ASSIGNED TASK
Check every line below for the string "reports". Copy the ones that have it.

PROVIDED RECORDS
module serializer(
    input clk,
    input rst_n,
    input fifo_valid,         
    input [8:0] fifo_data,   
    output fifo_read_ready,   
    output reg CS,          
    output reg SCLK,       
    output reg D_C,          
    output reg SDA          
);
    localparam IDLE  = 2'd0;
    localparam LOAD  = 2'd1;
    localparam SHIFT = 2'd2;
    localparam DONE  = 2'd3;
    reg [1:0] state;
    reg [7:0] shift_reg;  
    reg [2:0] crt;   
    assign fifo_read_ready = (state == IDLE);
    always @(posedge clk or negedge rst_n) begin
        if (!rst_n) begin
            state     <= IDLE;
            shift_reg <= 8'd0;
            crt   <= 0;
            CS        <= 1;  
            SCLK      <= 0;
            D_C       <= 0;
            SDA       <= 0;
        end else begin
            case (state)
                IDLE: begin
                    CS   <= 1;
                    SCLK <= 0;
                    if (fifo_valid) begin
                        state <= LOAD;
                    end
                end
                LOAD: begin
                    D_C       <= fifo_data[8];  
                    shift_reg <= fifo_data[7:0];
                    crt <= 3'd7;  
                    CS        <= 0;  
                    state     <= SHIFT;
                end
                SHIFT: begin                 
                    if (SCLK == 0) begin
                        SCLK <= 1;
                        SDA  <= shift_reg[crt];
                    end else begin
                        SCLK <= 0;
                        if (crt == 0)
                            state <= DONE;
                        else
                            crt <= crt - 1;
                    end
                end
                DONE: begin
                    CS    <= 1; 
                    state <= IDLE;
                end
                default: state <= IDLE;
            endcase
        end
    end
endmodule
module lcd_driver_top (
    input  wire clk,
    input  wire rst_n,
    output wire lcd_resetn,
    output wire lcd_cs,
    output wire lcd_dc,
    output wire lcd_sclk,
    output wire lcd_sda
);
wire ds_fifo_write_valid;
wire [8:0] ds_fifo_write_data;
wire ds_fifo_write_ready;
wire fifo_serial_read_valid;
wire [8:0] fifo_serial_read_data;
wire fifo_serial_read_ready;
data_source data_source_inst (
    .clk(clk),
    .rst_n(rst_n),
    .fifo_write_valid(ds_fifo_write_valid),
    .fifo_write_data(ds_fifo_write_data),
    .fifo_write_ready(ds_fifo_write_ready),
    .lcd_resetn(lcd_resetn)
);
fifo #(
    .DEPTH(16),
    .WIDTH(9)
) fifo_inst (
    .clk(clk),
    .rst_n(rst_n),
    .read_ready(fifo_serial_read_ready),
    .read_valid(fifo_serial_read_valid),
    .read_data(fifo_serial_read_data),
    .write_ready(ds_fifo_write_ready),
    .write_valid(ds_fifo_write_valid),
    .write_data(ds_fifo_write_data)
);
serializer serializer_inst (
    .clk(clk),
    .rst_n(rst_n),
    .fifo_valid(fifo_serial_read_valid),
    .fifo_data(fifo_serial_read_data),
    .fifo_read_ready(fifo_serial_read_ready),
    .CS(lcd_cs),
    .SCLK(lcd_sclk),
    .D_C(lcd_dc),
    .SDA(lcd_sda)
);
endmodule
==> run F: inputs <==
==> flow/design.v <==
module pixel_sort_asc (
	 input clk, reset, soft_rst,
	 input enable, 
	 input      [15:0] Pixel_in1, Pixel_in2, Pixel_in3, Pixel_in4 , Pixel_in5 , Pixel_in6, Pixel_in7, Pixel_in8,
	 output reg [15:0] Pixel_out1, Pixel_out2, Pixel_out3, Pixel_out4 , Pixel_out5 , Pixel_out6, Pixel_out7, Pixel_out8,    output reg valid_out
);
integer i, j;
reg [15:0] array [1:8]; 
reg [15:0] temp;
reg [15:0] in1, in2, in3, in4, in5, in6, in7, in8;
always @(posedge clk)
 begin
 if (reset)
     begin
	  in1 <= 0;
	  in2 <= 0; 
	  in3 <= 0; 
	  in4 <=	0;
	  in5 <=	0; 
	  in6 <=	0; 
	  in7 <=	0; 
	  in8 <=	0; 
	  valid_out <= 0; 
		 Pixel_out1 <= 0;
		 Pixel_out2 <= 0;
		 Pixel_out3 <= 0;
		 Pixel_out4 <= 0;
		 Pixel_out5 <= 0;
		 Pixel_out6 <= 0;
		 Pixel_out7 <= 0;
		 Pixel_out8 <= 0; 
	  end 
	  else if(soft_rst)
		 begin 
	    in1 <=  0;
		 in2 <=  0; 
	    in3 <=  0; 
	    in4 <=	0;
	    in5 <=	0; 
	    in6 <=	0; 
	    in7 <=	0; 
	    in8 <=	0; 
	    valid_out <= 0; 
		 Pixel_out1 <= 0;
		 Pixel_out2 <= 0;
		 Pixel_out3 <= 0;
		 Pixel_out4 <= 0;
		 Pixel_out5 <= 0;
		 Pixel_out6 <= 0;
		 Pixel_out7 <= 0;
		 Pixel_out8 <= 0; 
       end
		 else  if(enable)
		 begin
       valid_out <= 1;
		in1<= Pixel_in1;
		in2<= Pixel_in2; 
		in3<= Pixel_in3; 
		in4<= Pixel_in4;  
		in5<=	Pixel_in5; 
		in6<=	Pixel_in6; 
		in7<=	Pixel_in7; 
		in8<=	Pixel_in8; 
		 Pixel_out1 <= array[8];
		 Pixel_out2 <= array[7];
		 Pixel_out3 <= array[6];
		 Pixel_out4 <= array[5];
		 Pixel_out5 <= array[4];
		 Pixel_out6 <= array[3];
		 Pixel_out7 <= array[2];
		 Pixel_out8 <= array[1];
	  	end
		 else begin
		 valid_out <= 0;
		 in1 <=  0;
		 in2 <=  0; 
	    in3 <=  0; 
	    in4 <=	0;
	    in5 <=	0; 
	    in6 <=	0; 
	    in7 <=	0; 
	    in8 <=	0; 
		 Pixel_out1 <= 0;
		 Pixel_out2 <= 0;
		 Pixel_out3 <= 0;
		 Pixel_out4 <= 0;
		 Pixel_out5 <= 0;
		 Pixel_out6 <= 0;
		 Pixel_out7 <= 0;
		 Pixel_out8 <= 0; 
       end	
 end 
 always @(*)
  begin
 if (reset)
     begin
		 array[1] =  0; 
		 array[2] =	 0;
		 array[3] =  0;
		 array[4] =  0;
		 array[5] =  0;
		 array[6] =  0;
		 array[7] =  0;
		 array[8] =  0;
	  end 
	  else if(soft_rst)
		 begin 
	    array[1] =  0; 
		 array[2] =	 0;
		 array[3] =  0;
		 array[4] =  0;
		 array[5] =  0;
		 array[6] =  0;
		 array[7] =  0;
		 array[8] =  0;
	     end
	else  begin
			 array[1] =  Pixel_in1; 
			 array[2] =	 Pixel_in2;
			 array[3] =  Pixel_in3;
			 array[4] =  Pixel_in4;
			 array[5] =  Pixel_in5;
			 array[6] =  Pixel_in6;
			 array[7] =  Pixel_in7;
			 array[8] =  Pixel_in8;
 for ( i= 8; i>0; i=i-1) begin
		for(j=1; j<i; j=j+1) begin 
		 if (array[j] < array[j + 1])
          begin
            temp = array[j];
            array[j] = array[j + 1];
            array[j + 1] = temp;
				end
		   end
		end
	end
 end 
endmodule 
==> flow/run.sh <==
#!/bin/bash
# the make line also repeats each setting of config.mk as NAME=value (left out here)
make -C /OpenROAD-flow-scripts/flow DESIGN_CONFIG=/design/flow/config.mk WORK_HOME=/design/flow/orfs CLKGATE_MAP_FILE= finish
==> flow/config.mk <==
export PLATFORM = sky130hd
export DESIGN_NAME = pixel_sort_asc
export DESIGN_NICKNAME = pixel_sort_asc
export VERILOG_FILES = /design/flow/design.v
export SDC_FILE = /design/flow/constraint.sdc
export NUM_CORES = 4
export LEC_CHECK = 0
export ABC_AREA = 1
export CAP_MARGIN = 20
export CORE_ASPECT_RATIO = 0.5
export CORE_MARGIN = 2
export CORE_UTILIZATION = 72
export CTS_CLUSTER_DIAMETER = 294
export CTS_CLUSTER_SIZE = 99
export SETUP_SLACK_MARGIN = -1.09
export SLEW_MARGIN = 20
export TNS_END_PERCENT = 10
==> flow/constraint.sdc <==
create_clock -name core_clock -period 18.3 [get_ports {clk}]
set_input_delay 3.6600 -clock core_clock [delete_from_list [all_inputs] [get_ports {clk}]]
set_output_delay 3.6600 -clock core_clock [all_outputs]
set_load 0.01 [all_outputs]
==> inputs of run C, as changes to run F <==
==> flow/config.mk (replaced) <==
export PLATFORM = sky130hd
export DESIGN_NAME = pixel_sort_asc
export DESIGN_NICKNAME = pixel_sort_asc
export VERILOG_FILES = /design/flow/design.v
export SDC_FILE = /design/flow/constraint.sdc
export NUM_CORES = 4
export LEC_CHECK = 0
export CAP_MARGIN = 20
export CELL_PAD_IN_SITES_GLOBAL_PLACEMENT = 1
export CORE_MARGIN = 2
export CORE_UTILIZATION = 58
export GPL_TIMING_DRIVEN = 1
export SETUP_SLACK_MARGIN = -0.91
export SLEW_MARGIN = 25
export TNS_END_PERCENT = 15
==> flow/constraint.sdc (replaced) <==
create_clock -name core_clock -period 36.9 [get_ports {clk}]
set_input_delay 7.3800 -clock core_clock [delete_from_list [all_inputs] [get_ports {clk}]]
set_output_delay 7.3800 -clock core_clock [all_outputs]
set_load 0.01 [all_outputs]
==> flow_summary.yaml <==
# generated from flow reports
outcome:
  outcome: "stopped before the end"
  tool.error: "[ERROR DPL-0038] Utilization greater than 100%, impossible to legalize"
  outcome.stop_stage: "detailed placement"
synth:
  simple_gate_share_pct: 31.9
placed_design:
  finalWeightedCongestion: 1.07
[end of results for run F]
==> flow_summary.yaml <==
# implementation run metrics
timing:
  layout_setup_ws_ns: -0.213
  number_of_endpoints_failing_setup_at_the_final_stage: 32
outcome:
  outcome: "finished with violations"
  so.violations: "negative setup slack"
synth:
  simple_gate_share_pct: 21.1
[end of results for run C]

==> run R <==
RTL: the design.v shown in full above, as it stands there.
clock: 38.0 ns
lec_check: 0
cap_margin: 20
core_margin: 2
core_utilization: 40
gpl_routability_driven: 0
gpl_timing_driven: 0
setup_slack_margin: 5.0
slew_margin: 20
run.sh (not shown) runs the stock make flow with config.mk's settings and CLKGATE_MAP_FILE=.
==> run D (differences from run R) <==
CELL_PAD_IN_SITES_DETAIL_PLACEMENT = 2   (was unset)
CELL_PAD_IN_SITES_GLOBAL_PLACEMENT = 0   (was unset)
CORE_ASPECT_RATIO = 0.78   (was unset)
CORE_MARGIN = 4   (was 2)
GPL_ROUTABILITY_DRIVEN = unset   (was 0)
GPL_TIMING_DRIVEN = unset   (was 0)
MIN_ROUTING_LAYER = met2   (was unset)
PLACE_DENSITY_LB_ADDON = 0.11   (was unset)
SETUP_SLACK_MARGIN = 1.0   (was 5.0)
SLEW_MARGIN = 0   (was 20)
==> notes.org <==
#+TITLE: Flow metrics

** Place
- In the placement report, post-DP HPWL is listed as 78800 um.

** Worst setup path
- Family of cells with the greatest summed delay on the critical path :: AND-OR/OR-AND gates
- Arrival time of the worst setup path :: 36.29 ns

** Final timing
- Hold Violations, Final :: 0

** Drt
- After detailed routing, the met3 layer carries 8280 um of wire.

** Run status
- Outcome :: complete, no violations
(the above is from run R)
==> notes.org <==
* Implementation run

** Synthesis
- The synthesized netlist contains 100 unique library cells.
- #FFs+latches synth :: 129
- The area fraction of the largest cell type after synthesis is 20.0%.
- Yosys reports a chip area of 0.0242 mm^2.

** Run status
- The first error in the log reads "[ERROR DPL-0033] detailed placement checks failed during check placement".
- The run ended at detailed placement.
- Outcome :: stopped before the end

** Floorplanning
- The chip occupies 0.0645 mm^2.
(the above is from run D)

==> run a: inputs <==
RTL: the design.v shown in full above, as it stands there.
==> flow/config.mk <==
export PLATFORM = sky130hd
export DESIGN_NAME = pixel_sort_asc
export DESIGN_NICKNAME = pixel_sort_asc
export VERILOG_FILES = /design/flow/design.v
export SDC_FILE = /design/flow/constraint.sdc
export NUM_CORES = 4
export LEC_CHECK = 0
export ABC_AREA = 1
export CAP_MARGIN = 20
export CORE_MARGIN = 2
export CORE_UTILIZATION = 65
export CTS_CLUSTER_DIAMETER = 350
export CTS_CLUSTER_SIZE = 93
export PLACE_DENSITY = 0.36
export SETUP_SLACK_MARGIN = -1.88
export SLEW_MARGIN = 20
==> flow/constraint.sdc <==
create_clock -name core_clock -period 29.3 [get_ports {clk}]
set_input_delay 5.8600 -clock core_clock [delete_from_list [all_inputs] [get_ports {clk}]]
set_output_delay 5.8600 -clock core_clock [all_outputs]
set_load 0.01 [all_outputs]
==> run b (differences from run a) <==
ABC_AREA = unset   (was 1)
CORE_UTILIZATION = 40   (was 65)
CTS_CLUSTER_DIAMETER = unset   (was 350)
CTS_CLUSTER_SIZE = unset   (was 93)
PLACE_DENSITY = unset   (was 0.36)
SETUP_SLACK_MARGIN = 5.0   (was -1.88)
==> flow/constraint.sdc (replaced) <==
create_clock -name core_clock -period 36.5 [get_ports {clk}]
set_input_delay 7.3000 -clock core_clock [delete_from_list [all_inputs] [get_ports {clk}]]
set_output_delay 7.3000 -clock core_clock [all_outputs]
set_load 0.01 [all_outputs]
==> run c (differences from run a) <==
CORE_ASPECT_RATIO = 1.39   (was unset)
CORE_UTILIZATION = 72   (was 65)
CTS_CLUSTER_DIAMETER = 294   (was 350)
CTS_CLUSTER_SIZE = 99   (was 93)
PLACE_DENSITY = 0.85   (was 0.36)
SETUP_SLACK_MARGIN = -1.09   (was -1.88)
TNS_END_PERCENT = 10   (was unset)
==> flow/constraint.sdc (replaced) <==
create_clock -name core_clock -period 19.4 [get_ports {clk}]
set_input_delay 3.8800 -clock core_clock [delete_from_list [all_inputs] [get_ports {clk}]]
set_output_delay 3.8800 -clock core_clock [all_outputs]
set_load 0.01 [all_outputs]
==> comparison <==
- Run c aborted during 3_5_place_dp (DPL-0038). Run a completed and failed the layout checks on negative setup slack. Run b went through all stages and came out clean.
- Global-route usage: run b is lower than run a (7.4 points).
- Of run b and run a, run b has the higher hold slack (gap 1.5 ns).
- Sequential cell count is the same in run a and run b.
- Of run b and run a, run b has the higher via count (gap 12%, measured against run a).

==> 03-11: inputs <==
Starts from the design.v that is shown in full above.
clock: 24.9 ns
lec_check: 0
cap_margin: 20
core_margin: 2
core_utilization: 58
setup_slack_margin: 5.0
slew_margin: 20
==> 07-01: changes against 03-11 <==
CORE_UTILIZATION = 51   (was 58)
SETUP_SLACK_MARGIN = 1.0   (was 5.0)
==> flow/constraint.sdc (replaced) <==
create_clock -name core_clock -period 20.2 [get_ports {clk}]
set_input_delay 4.0400 -clock core_clock [delete_from_list [all_inputs] [get_ports {clk}]]
set_output_delay 4.0400 -clock core_clock [all_outputs]
set_load 0.01 [all_outputs]
==> 07-28: changes against 03-11 <==
CORE_ASPECT_RATIO = 0.5   (was unset)
CTS_CLUSTER_DIAMETER = 54   (was unset)
CTS_CLUSTER_SIZE = 14   (was unset)
PLACE_DENSITY_LB_ADDON = 0.3   (was unset)
SETUP_SLACK_MARGIN = -2.0   (was 5.0)
==> flow/constraint.sdc (replaced) <==
create_clock -name core_clock -period 38.0 [get_ports {clk}]
set_input_delay 7.6000 -clock core_clock [delete_from_list [all_inputs] [get_ports {clk}]]
set_output_delay 7.6000 -clock core_clock [all_outputs]
set_load 0.01 [all_outputs]
==> notes <==
07-01 aborted during global routing (GRT-0116). 03-11 failed in clock tree synthesis with DPL-0038. 07-28 finished but fails on negative setup slack. In synthesized area, 07-01 and 07-28 do not differ. Die area, lowest first: 03-11, 07-28, 07-01. In synthesized cell count, 07-01 and 03-11 do not differ.
==> figures <==
item                                                                        07-01                     07-28                      03-11
Outcome                                                 aborted with a tool error  finished with violations  aborted with a tool error
Last stage reached                                                 global routing                         -       clock tree synthesis
Layout check failures                                                           -      negative setup slack                          -
Post-CTS repair timing setup buffer count                                     102                         0                          -
Clock Root Buffer                                                       clkbuf_16                 clkbuf_16                          -
TritonCTS Buffers                                                              17                        17                          -
H-tree lvl count                                                                4                         4                          -
Total die size                                                        49,200 um^2               43,470 um^2                43,370 um^2
Row count                                                                      79                        52                         74
Initial cell density of the core                                           0.5186                    0.5931                     0.5899
Post-DP HPWL                                                            95,770 um                 75,350 um                 107,800 um
YS chip area                                                          24,200 um^2               24,200 um^2                24,200 um^2
Post-Place Setup Slack                                                 -12,410 ps                  -2117 ps                 -10,510 ps
Count of placed standard cells including taps                               5,737                     4,431                      5,597
Cell area reported after detailed placement                           38,830 um^2               28,740 um^2                38,270 um^2
Largest buffer count on any clock path                                          2                         2                          -
Floorplan Core Area                                                   46,650 um^2               40,790 um^2                41,020 um^2
Die boundary height                                                      221.8 um                  148.4 um                   208.3 um
Number of input and output port buffers inserted                              260                       260                        260
CTS resizes                                                                   484                         1                          -
Hold buffer count at CTS                                                        0                         0                          -
Syn_area_per_cell                                                      6.776 um^2                6.776 um^2                 6.776 um^2
Clock sinks                                                                   129                       129                          -
Die Wd                                                                   221.8 um                  292.9 um                   208.3 um
Final estimated routing congestion in global placement                      1.091                     1.136                      1.232

==> 02-18: inputs <==
Starts from the design.v that is shown in full above.
export LEC_CHECK = 0
export CAP_MARGIN = 20
export CORE_MARGIN = 2
export CORE_UTILIZATION = 66
export SLEW_MARGIN = 20
create_clock -name core_clock -period 29.0 [get_ports {clk}]
==> 02-24: changes against 02-18 <==
--- a/flow/config.mk
+++ b/flow/config.mk
@@ -8,4 +8,5 @@
 export CAP_MARGIN = 20
 export CORE_MARGIN = 2
-export CORE_UTILIZATION = 66
+export CORE_UTILIZATION = 57
+export SETUP_SLACK_MARGIN = -1.04
 export SLEW_MARGIN = 20
==> flow/constraint.sdc (replaced) <==
create_clock -name core_clock -period 34.2 [get_ports {clk}]
set_input_delay 6.8400 -clock core_clock [delete_from_list [all_inputs] [get_ports {clk}]]
set_output_delay 6.8400 -clock core_clock [all_outputs]
set_load 0.01 [all_outputs]
==> results <==
                                                                                02-18                   02-24
Total die size                                                             0.0382 mm2              0.0441 mm2
Async set or reset register ratio after synthesis                                  0%                      0%
Post-synthesis net count                                                         4090                    4090
Area leader, netlist                                                             ha_1                    ha_1
Run status                                                     stopped before the end  stopped before the end
Stage where the flow stopped                                       detailed placement          global routing
Final Wtd Congestion                                                             1.17                    1.13
Number of standard-cell rows in the floorplan                                      70                      75
Count of state elements after synthesis                                           129                     129
Share of synthesized cell area in and, or, nand and nor gates                   21.1%                   21.1%
Area of the placeable core                                                 0.0363 mm2              0.0419 mm2
Count of flip-flops with a built-in enable after synthesis                          0                       0
Aoi/oai-family share of the synthesized area                                    31.3%                   31.3%
Share of cell area taken by muxes after synthesis                               9.78%                   9.78%
Leading cell type by number of instances after synthesis                       nor2_1                  nor2_1
Dominant cell area share                                                        20.0%                   20.0%
# Cells Yosys                                                                    3571                    3571
Seq/Total Area, Yosys                                                           10.7%                   10.7%
Initial Utilization                                                             66.6%                   57.7%
Tally of buffers added on design ports                                            260                     260
Die y size                                                                     195 um                  210 um
Synthesized instance count                                                       3571                    3571
Die boundary width                                                             195 um                  210 um
Mean area per synthesized cell                                               6.78 um2                6.78 um2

WRITTEN SOLUTION
# generated from flow reports
- Yosys reports a chip area of 0.0242 mm^2.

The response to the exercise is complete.